Conventionally, a leg type movable robot has a problem that a reaction force caused by the moving robot swinging each leg overcomes the friction force between the foot (that is, the end portion of the leg) and the floor, causing a rotational slipping (spin) of the foot with respect to the floor, a rotation of the posture of the whole robot about the vertical axis and, thus, a deviation from a desired gait.
In addition, desired gaits to be generated are not always ones for straight walking with the body always kept in a vertical (upright) posture. A desired gait may involve a rotation or a forward, rearward, leftward or rightward inclination of the whole robot or the body thereof. That is, a desired gait may involve a posture rotation of the whole robot (or a posture rotation of a representative part, such as the body). Thus, in this specification, the posture rotation in the desired gait is referred to as a desired posture rotation. The phenomenon to be primarily addressed in this specification is a deviation of an actual posture rotation of the whole robot (or an actual posture rotation of a representative part, such as the body) from the desired posture rotation. Strictly speaking, this phenomenon should be referred to as a “perturbation from the desired posture rotation” or “a posture rotation perturbation”. However, this phenomenon will be abbreviated as a “posture rotation” hereinafter unless there is no possibility of confusion with the “desired posture rotation”.
In the following, the phenomenon of directional deviation from a desired gait due to a posture rotation of the whole robot about the vertical axis will be particularly referred to as a spin.
In addition, if the robot runs, the vertical position of the robot tends to deviate from the desired gait during a period in which all the legs float in the air (that is, a floating period).
Not to deviate from the trajectory of the desired gait thereof, that is, the desired path, the robot has to estimate the self position/posture with high precision.
In addition, if the robot has an environment recognition device, such as a video camera, mounted thereon, the self position/posture has to be estimated with high precision in order to capture a target object to be gazed, such as a landmark previously registered in map information, at a predetermined position in the image (for example, the center of the image).
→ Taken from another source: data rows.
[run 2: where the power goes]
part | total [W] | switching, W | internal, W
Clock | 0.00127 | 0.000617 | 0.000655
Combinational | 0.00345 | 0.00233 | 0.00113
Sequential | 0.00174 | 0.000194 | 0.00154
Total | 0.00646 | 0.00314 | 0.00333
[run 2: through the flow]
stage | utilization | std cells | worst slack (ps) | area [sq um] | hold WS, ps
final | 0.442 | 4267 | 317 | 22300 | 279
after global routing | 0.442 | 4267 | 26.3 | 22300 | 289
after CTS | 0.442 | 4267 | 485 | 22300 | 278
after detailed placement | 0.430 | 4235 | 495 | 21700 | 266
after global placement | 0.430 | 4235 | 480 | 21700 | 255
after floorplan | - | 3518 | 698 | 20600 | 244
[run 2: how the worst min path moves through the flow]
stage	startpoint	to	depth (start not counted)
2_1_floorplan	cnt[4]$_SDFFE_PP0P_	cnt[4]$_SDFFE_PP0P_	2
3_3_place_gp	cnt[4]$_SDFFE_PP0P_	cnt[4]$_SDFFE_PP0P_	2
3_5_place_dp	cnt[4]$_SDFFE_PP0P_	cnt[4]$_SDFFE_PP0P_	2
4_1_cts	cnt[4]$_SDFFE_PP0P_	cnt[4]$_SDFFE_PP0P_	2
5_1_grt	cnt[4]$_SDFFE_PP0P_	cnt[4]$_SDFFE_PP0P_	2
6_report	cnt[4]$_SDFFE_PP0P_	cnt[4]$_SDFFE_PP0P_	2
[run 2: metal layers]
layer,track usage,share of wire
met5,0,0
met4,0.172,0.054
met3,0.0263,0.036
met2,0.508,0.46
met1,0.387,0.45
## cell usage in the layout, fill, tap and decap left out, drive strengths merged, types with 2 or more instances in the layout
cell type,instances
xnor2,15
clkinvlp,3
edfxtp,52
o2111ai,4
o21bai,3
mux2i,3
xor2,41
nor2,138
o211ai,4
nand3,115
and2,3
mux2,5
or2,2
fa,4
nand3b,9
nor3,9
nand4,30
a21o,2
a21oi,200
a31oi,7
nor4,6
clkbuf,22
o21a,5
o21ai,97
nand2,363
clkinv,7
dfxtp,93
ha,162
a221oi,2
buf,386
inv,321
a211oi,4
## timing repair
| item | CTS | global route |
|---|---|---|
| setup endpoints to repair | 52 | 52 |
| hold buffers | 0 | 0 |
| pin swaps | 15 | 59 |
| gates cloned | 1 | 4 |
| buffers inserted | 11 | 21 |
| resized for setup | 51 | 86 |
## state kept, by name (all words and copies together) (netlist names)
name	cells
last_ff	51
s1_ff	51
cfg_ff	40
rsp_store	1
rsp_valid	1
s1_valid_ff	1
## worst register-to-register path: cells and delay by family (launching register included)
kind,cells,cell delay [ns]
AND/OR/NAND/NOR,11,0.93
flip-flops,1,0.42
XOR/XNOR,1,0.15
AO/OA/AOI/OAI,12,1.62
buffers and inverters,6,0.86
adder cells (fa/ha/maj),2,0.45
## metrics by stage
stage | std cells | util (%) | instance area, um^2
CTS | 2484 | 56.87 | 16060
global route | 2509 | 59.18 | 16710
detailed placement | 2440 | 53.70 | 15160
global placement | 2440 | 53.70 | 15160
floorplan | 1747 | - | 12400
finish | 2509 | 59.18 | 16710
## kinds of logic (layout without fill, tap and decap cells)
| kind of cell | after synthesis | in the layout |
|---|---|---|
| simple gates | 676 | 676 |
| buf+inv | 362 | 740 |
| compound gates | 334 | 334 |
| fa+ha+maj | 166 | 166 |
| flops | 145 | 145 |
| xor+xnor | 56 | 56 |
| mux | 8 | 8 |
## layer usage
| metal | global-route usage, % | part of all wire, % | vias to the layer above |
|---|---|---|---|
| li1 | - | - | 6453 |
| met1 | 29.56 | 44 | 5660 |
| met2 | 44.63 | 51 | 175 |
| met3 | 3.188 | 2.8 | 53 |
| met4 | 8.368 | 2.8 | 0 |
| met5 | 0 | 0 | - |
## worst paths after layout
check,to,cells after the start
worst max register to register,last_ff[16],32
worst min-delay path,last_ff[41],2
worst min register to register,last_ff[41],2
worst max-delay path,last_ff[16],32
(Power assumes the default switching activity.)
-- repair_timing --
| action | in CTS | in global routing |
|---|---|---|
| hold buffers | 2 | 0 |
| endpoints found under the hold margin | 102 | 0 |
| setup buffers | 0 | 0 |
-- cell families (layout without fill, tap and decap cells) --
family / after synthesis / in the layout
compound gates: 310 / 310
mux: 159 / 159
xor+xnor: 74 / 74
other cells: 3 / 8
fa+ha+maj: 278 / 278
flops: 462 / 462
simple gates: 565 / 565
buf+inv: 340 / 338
`src/sv/dfs_pkg.sv`:
```
// Shared types and constants for the directional focus search block.
// Used by dfs_feat, dfs_sel and the directional_focus_search top level.
package dfs_pkg;

  // Search direction codes, as written to the direction register.
  localparam int unsigned DIR_W = 2;

  typedef enum logic [DIR_W-1:0] {
    DIR_LEFT  = 2'd0,
    DIR_UP    = 2'd1,
    DIR_RIGHT = 2'd2,
    DIR_DOWN  = 2'd3
  } dir_e;

  // Configuration register indexes.
  localparam int unsigned CFG_IDX_W = 3;

  localparam logic [CFG_IDX_W-1:0] CFG_DIR        = 3'd0;
  localparam logic [CFG_IDX_W-1:0] CFG_SRC_LEFT   = 3'd1;
  localparam logic [CFG_IDX_W-1:0] CFG_SRC_TOP    = 3'd2;
  localparam logic [CFG_IDX_W-1:0] CFG_SRC_RIGHT  = 3'd3;
  localparam logic [CFG_IDX_W-1:0] CFG_SRC_BOTTOM = 3'd4;
  localparam logic [CFG_IDX_W-1:0] CFG_SKIP_ID    = 3'd5;
  localparam logic [CFG_IDX_W-1:0] CFG_ROOT_ID    = 3'd6;

  // Per-rectangle geometric flags relative to the source.
  typedef struct packed {
    logic in_dir;   // lies at least partly in the search direction
    logic beam;     // overlaps the source beam
    logic toward;   // lies completely beyond the source edge
  } feat_flags_t;

endpackage

```
`src/sv/dfs_feat.sv`:
```
// Two-stage feature unit: direction, beam and distance terms of one rectangle.
// Depends on dfs_pkg for the direction codes and the flag struct.
module dfs_feat #(
  parameter int unsigned W = 18
) (
  input  logic                        clk_i,
  input  logic                        en1_i,
  input  logic                        en2_i,
  input  dfs_pkg::dir_e               dir_i,
  input  logic signed [W-1:0]         src_left_i,
  input  logic signed [W-1:0]         src_top_i,
  input  logic signed [W-1:0]         src_right_i,
  input  logic signed [W-1:0]         src_bottom_i,
  input  logic signed [W-1:0]         box_left_i,
  input  logic signed [W-1:0]         box_top_i,
  input  logic signed [W-1:0]         box_right_i,
  input  logic signed [W-1:0]         box_bottom_i,
  output dfs_pkg::feat_flags_t        flags_o,
  output logic        [W-1:0]         near_o,
  output logic        [W-1:0]         far_o,
  output logic        [2*W+3:0]       wt_o
);
  import dfs_pkg::*;

  localparam int unsigned SQ_W = 2 * W;
  localparam int unsigned WT_W = 2 * W + 4;

  // Exact difference of two W-bit signed values.
  function automatic logic signed [W:0] sub(input logic signed [W-1:0] a,
                                            input logic signed [W-1:0] b);
    sub = {a[W-1], a} - {b[W-1], b};
  endfunction

  // Centre: lo plus half the span, the half truncated toward zero.
  function automatic logic signed [W:0] centre(input logic signed [W-1:0] lo,
                                               input logic signed [W-1:0] hi);
    logic signed [W:0] span;
    logic signed [W:0] span_adj;
    logic signed [W:0] half;
    span     = sub(hi, lo);
    span_adj = span + {{W{1'b0}}, span[W]};
    half     = span_adj >>> 1;
    centre   = {lo[W-1], lo} + half;
  endfunction

  logic              horiz;
  feat_flags_t       flags_d, flags1_q, flags2_q;
  logic signed [W:0] raw_near, raw_far;
  logic signed [W:0] c_src, c_box, c_diff;
  logic        [W:0] c_neg;
  logic [W-1:0]      near_d, far_d, minor;
  logic [W-1:0]      near1_q, far1_q, near2_q, far2_q;
  logic [SQ_W-1:0]   sq_maj_d, sq_min_d, sq_maj_q, sq_min_q;
  logic [WT_W-1:0]   wt_d, wt_q;

  assign horiz = (dir_i == DIR_LEFT) || (dir_i == DIR_RIGHT);

  // Direction test and major-axis distances per direction.
  always_comb begin
    flags_d = '0;
    case (dir_i)
      DIR_LEFT: begin
        flags_d.in_dir = (src_right_i > box_right_i || src_left_i >= box_right_i) &&
                         (src_left_i > box_left_i);
        flags_d.toward = src_left_i >= box_right_i;
        raw_near       = sub(src_left_i, box_right_i);
        raw_far        = sub(src_left_i, box_left_i);
      end
      DIR_RIGHT: begin
        flags_d.in_dir = (src_left_i < box_left_i || src_right_i <= box_left_i) &&
                         (src_right_i < box_right_i);
        flags_d.toward = src_right_i <= box_left_i;
        raw_near       = sub(box_left_i, src_right_i);
        raw_far        = sub(box_right_i, src_right_i);
      end
      DIR_UP: begin
        flags_d.in_dir = (src_bottom_i > box_bottom_i || src_top_i >= box_bottom_i) &&
                         (src_top_i > box_top_i);
        flags_d.toward = src_top_i >= box_bottom_i;
        raw_near       = sub(src_top_i, box_bottom_i);
        raw_far        = sub(src_top_i, box_top_i);
      end
      default: begin
        flags_d.in_dir = (src_top_i < box_top_i || src_bottom_i <= box_top_i) &&
                         (src_bottom_i < box_bottom_i);
        flags_d.toward = src_bottom_i <= box_top_i;
        raw_near       = sub(box_top_i, src_bottom_i);
        raw_far        = sub(box_bottom_i, src_bottom_i);
      end
    endcase
    flags_d.beam = horiz ? (box_bottom_i >= src_top_i && box_top_i <= src_bottom_i)
                         : (box_right_i >= src_left_i && box_left_i <= src_right_i);
  end

  // Near distance clamps at zero, far distance at one.
  assign near_d = raw_near[W] ? '0 : raw_near[W-1:0];
  assign far_d  = (raw_near[W] && 1'b0) || raw_far[W] || (raw_far == '0)
                ? {{(W-1){1'b0}}, 1'b1} : raw_far[W-1:0];

  // Minor-axis distance between the centres.
  always_comb begin
    if (horiz) begin
      c_src = centre(src_top_i, src_bottom_i);
      c_box = centre(box_top_i, box_bottom_i);
    end else begin
      c_src = centre(src_left_i, src_right_i);
      c_box = centre(box_left_i, box_right_i);
    end
  end

  assign c_diff = c_src - c_box;
  assign c_neg  = -c_diff;
  assign minor  = c_diff[W] ? c_neg[W-1:0] : c_diff[W-1:0];

  assign sq_maj_d = SQ_W'(near_d) * SQ_W'(near_d);
  assign sq_min_d = SQ_W'(minor) * SQ_W'(minor);

  // First stage: flags, distances and squares.
  always_ff @(posedge clk_i) begin
    if (en1_i) begin
      flags1_q <= flags_d;
      near1_q  <= near_d;
      far1_q   <= far_d;
      sq_maj_q <= sq_maj_d;
      sq_min_q <= sq_min_d;
    end
  end

  // Weighted distance: 13 times the major square plus the minor square.
  assign wt_d = (WT_W'(sq_maj_q) << 3) + (WT_W'(sq_maj_q) << 2) +
                WT_W'(sq_maj_q) + WT_W'(sq_min_q);

  // Second stage: weight and the terms carried alongside it.
  always_ff @(posedge clk_i) begin
    if (en2_i) begin
      flags2_q <= flags1_q;
      near2_q  <= near1_q;
      far2_q   <= far1_q;
      wt_q     <= wt_d;
    end
  end

  assign flags_o = flags2_q;
  assign near_o  = near2_q;
  assign far_o   = far2_q;
  assign wt_o    = wt_q;

endmodule

```
`config.mk`:
```
export PLATFORM = sky130hd
export DESIGN_NAME = dfs_feat
export DESIGN_NICKNAME = d
export VERILOG_FILES = /design/src/sv/dfs_pkg.sv /design/src/sv/dfs_feat.sv
export SDC_FILE = /design/constraint.sdc
export NUM_CORES = 2
export LEC_CHECK = 0
export BUFFER_PORTS_ARGS = -buffer_cell sky130_fd_sc_hd__buf_2
export CAP_MARGIN = 40
export CORE_MARGIN = 4
export CORE_UTILIZATION = 60
export CTS_CLUSTER_DIAMETER = 150
export DETAILED_ROUTE_END_ITERATION = 6
export HOLD_SLACK_MARGIN = 0.08
export PLACE_DENSITY_LB_ADDON = 0.05
export SYNTH_ARGS = -nofsm -noshare
export SYNTH_HDL_FRONTEND = slang
export SYNTH_SLANG_ARGS = --single-unit
```
`constraint.sdc`:
```
create_clock -name clk_i -period 35 [get_ports clk_i]
set_clock_uncertainty 0.15 [all_clocks]
set_input_delay 5.25 -clock clk_i [delete_from_list [all_inputs] [get_ports clk_i]]
set_output_delay 5.25 -clock clk_i [all_outputs]
set_load 0.005 [all_outputs]
```
==> flow_summary.toml <==
[outcome]
status = "finished, final reports clean"

[cells_and_area]
register_area_mm2 = 0.00562
fin_nets = 6410
drive_gt1_frac = 0.0720
final_common_cell = "inv_1"
multi_input_area_mm2 = 0.0346
fin_area_mm2 = 0.0465
layout.cells.non_filler = 6131
area_growth_pct = 6.51
filler_cell_count = 6108
layout_common_cells = "808 x inv_1, 577 x ha_1, 519 x fa_1, 447 x nor2_1, 337 x nand2_1"

[timing]
tns_ns = 0
min_period_ns = 20.59
slew_viol_final = 0
max_clock_freq_mhz = 48.6
hold_viol_final = 0
rsz0062_at_grt = "false"
setup_viol = 0
period_share = 0.588
maxSlewHeadroom = 0.313
worst_slew_pin_slew_ns = 1.02

[routing]
routed_wl_um = 143000
ant_nets = 0
met3_wirelength_um = 11300
wl_met2_um = 66400
drt-initial-drc-count = 3021
routed.top_layer = "met4"
routedWlPerCell_um = 23.3
drc = 0
vias = 37200
drt-vias-per-instance = 6.07
dr.pass1.iters = 6
met1_length_um = 56300

[placed_design]
hpwl_um = 123000
gp_congestion = 1.06
dpl_cell_area_mm2 = 0.0459
dp.cells = 6094
io_buffers = 227

[synthesis]
ys_seq_area_frac = 0.129
ys.flop_type = "edfxtp_1"
syn_area_per_cell_um2 = 8.77
ys_types = 97
yosys_warnings = 0
synth_cells = 4982
synth_edf_count = 187
async_flop_share = 0
synth_area_mm2 = 0.0437
synth-seq-cells = 187

[setup_path]
crit_top_cell = "fa_1"
rr_endpoint = "wt_o[34]"
worstPathMaxFanout = 13
start_kind = "primary input"
reg2regPathDepth = 15
regToRegSetupSlack_ns = 29.77
r2r-start = "sq_maj_q[8]"
required_ns = 35.06
arrival_ns = 20.65
crit_path_end_kind = "flip-flop"
worst-setup-path-type = "primary input to flip-flop"
slowest_stage = "xor2_1"
critPathMaxStageDelay_ns = 0.71

[floorplanning]
die_area_mm2 = 0.0772
die_w_um = 278
die_y_um = 278
core_mm2 = 0.0719
pin_count = 228
initial_core_util = 0.608
rows = 98

[global_routing]
grt_pass1_vias = 37100
grt_pass1_wl_um = 216000
grt_usage = 0.366
antenna_found_initial = 4
grt_overflow = 0
grt_max_degree = 68

[clock_tree]
root_buffer = "clkbuf_16"
cts_buffer_depth = 2
clkTransAtPathRegs_ns = 0.08
cts_tree = "yes"
cts_setup_buffers = 0
cts_sinks = 187
cts_resized = 0
htreeDepth = 4
ctsHoldBuffers = 0
insertion_delay_ns = 0.49
cts_buffers = 17

[min_path]
worstHoldPathType = "flip-flop to flip-flop"
hold_path_depth = 0
holdPathEnd = "far_o[1]"
hp-start = "far1_q[1]"

[run]
cap_violations = 0
## state kept, by name (all words and copies together) (netlist names)
register  count
flags_o       3
wt_o         40
sq_min_q     35
near1_q      18
far1_q       18
far_o        18
near_o       18
flags1_q      3
sq_maj_q     34
## synth_stat cells, types with 8 or more instances
cell	instances	area [µm²]
a2111oi_0	10	87.6
buf_1	10	37.5
o21ai_0	199	996
nand3_1	78	390
xnor2_1	279	2440
nor4_1	15	93.8
ha_1	577	7220
nor3_1	89	445
a21boi_0	14	105
nand4_1	42	263
and2_1	33	206
o211ai_1	24	180
nor2_1	447	1680
inv_1	808	3030
nor2b_1	62	388
o31a_1	9	78.8
nand2_1	337	1260
fa_1	519	10400
or2_2	17	106
a211o_1	11	96.3
a21oi_1	309	1550
o21a_1	53	398
or3_1	27	169
a211oi_1	36	270
xor2_1	121	1060
mux2i_1	15	150
a31oi_1	32	200
and3_1	39	244
a21o_1	153	1150
edfxtp_1	187	5620
mux4_2	19	428
o22ai_1	12	75.1
nand2b_1	80	500
inv_2	10	37.5
nand3b_1	8	60.1
o21bai_1	48	360
buf_2	20	100
clkbuf_1	57	214
or4_1	9	67.6
mux2_2	8	90.1
o31ai_1	24	180
## logic make-up after synthesis
group	synth area share
buf+inv	0.0797
mux	0.0153
fa+ha+maj	0.403
simple gates	0.142
other cells	0.0000859
flops	0.129
compound gates	0.148
xor+xnor	0.0831
## worst max-delay path, delay by kind of cell
| kind | cells | cell delay, ns |
|---|---|---|
| AOI/OAI and AO/OA | 27 | 5.48 |
| adders and majority gates | 12 | 4.90 |
| and+or+nand+nor | 10 | 2.13 |
| xor gates and xnor gates | 6 | 2.01 |
| buffers and inverters | 6 | 0.86 |
## worst max path at each step
| stage | endpoint | start | depth (start not counted) |
|---|---|---|---|
| CTS | sq_min_q[35] | box_right_i[0] | 62 |
| detailed placement | sq_min_q[35] | box_right_i[0] | 61 |
| global placement | sq_min_q[35] | box_right_i[0] | 61 |
| global route | sq_min_q[35] | box_right_i[0] | 61 |
| floorplan | sq_min_q[35] | box_right_i[0] | 62 |
| finish | sq_min_q[35] | box_right_i[0] | 61 |
## area by class of cell
class | instances | share of cell area
repair buffers | 254 | 0.0293
diodes | 3 | 0.000161
clock buffers | 17 | 0.00914
flip-flops and latches | 187 | 0.121
clock inverters | 15 | 0.00471
inverters | 822 | 0.0663
well taps | 950 | 0.0256
multi-input cells | 3883 | 0.744
## per-layer routing
layer,track usage,vias up
met5,0,-
met3,0.0613,372
met1,0.465,18000
met4,0.177,0
li1,-,17100
met2,0.609,1761
## per-stage QoR
step                      setup slack [ns]  hold slack, ns  utilization
after floorplan                      16.48           0.250            -
after global placement               14.38           0.250        0.637
after detailed placement             14.12           0.255        0.638
after CTS                            14.58           0.268        0.647
after global routing                 13.41           0.277        0.647
final                                14.41           0.263        0.647
Power is not shown: default switching activity piles up to over one toggle a cycle in this logic, so the estimate is an artifact.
In addition, in order for the environment recognition device, such as a video camera, to determine the position of a target object in a global coordinate system set in the environment (that is, a coordinate system fixed with respect to the floor in the environment in which the robot moves), the self position/posture in the global coordinate system has to be estimated with high precision.
As a method of estimating the self position/posture without using the environment recognition device, such as a video camera, an inertial navigation system used for guiding a rocket or the like has been known.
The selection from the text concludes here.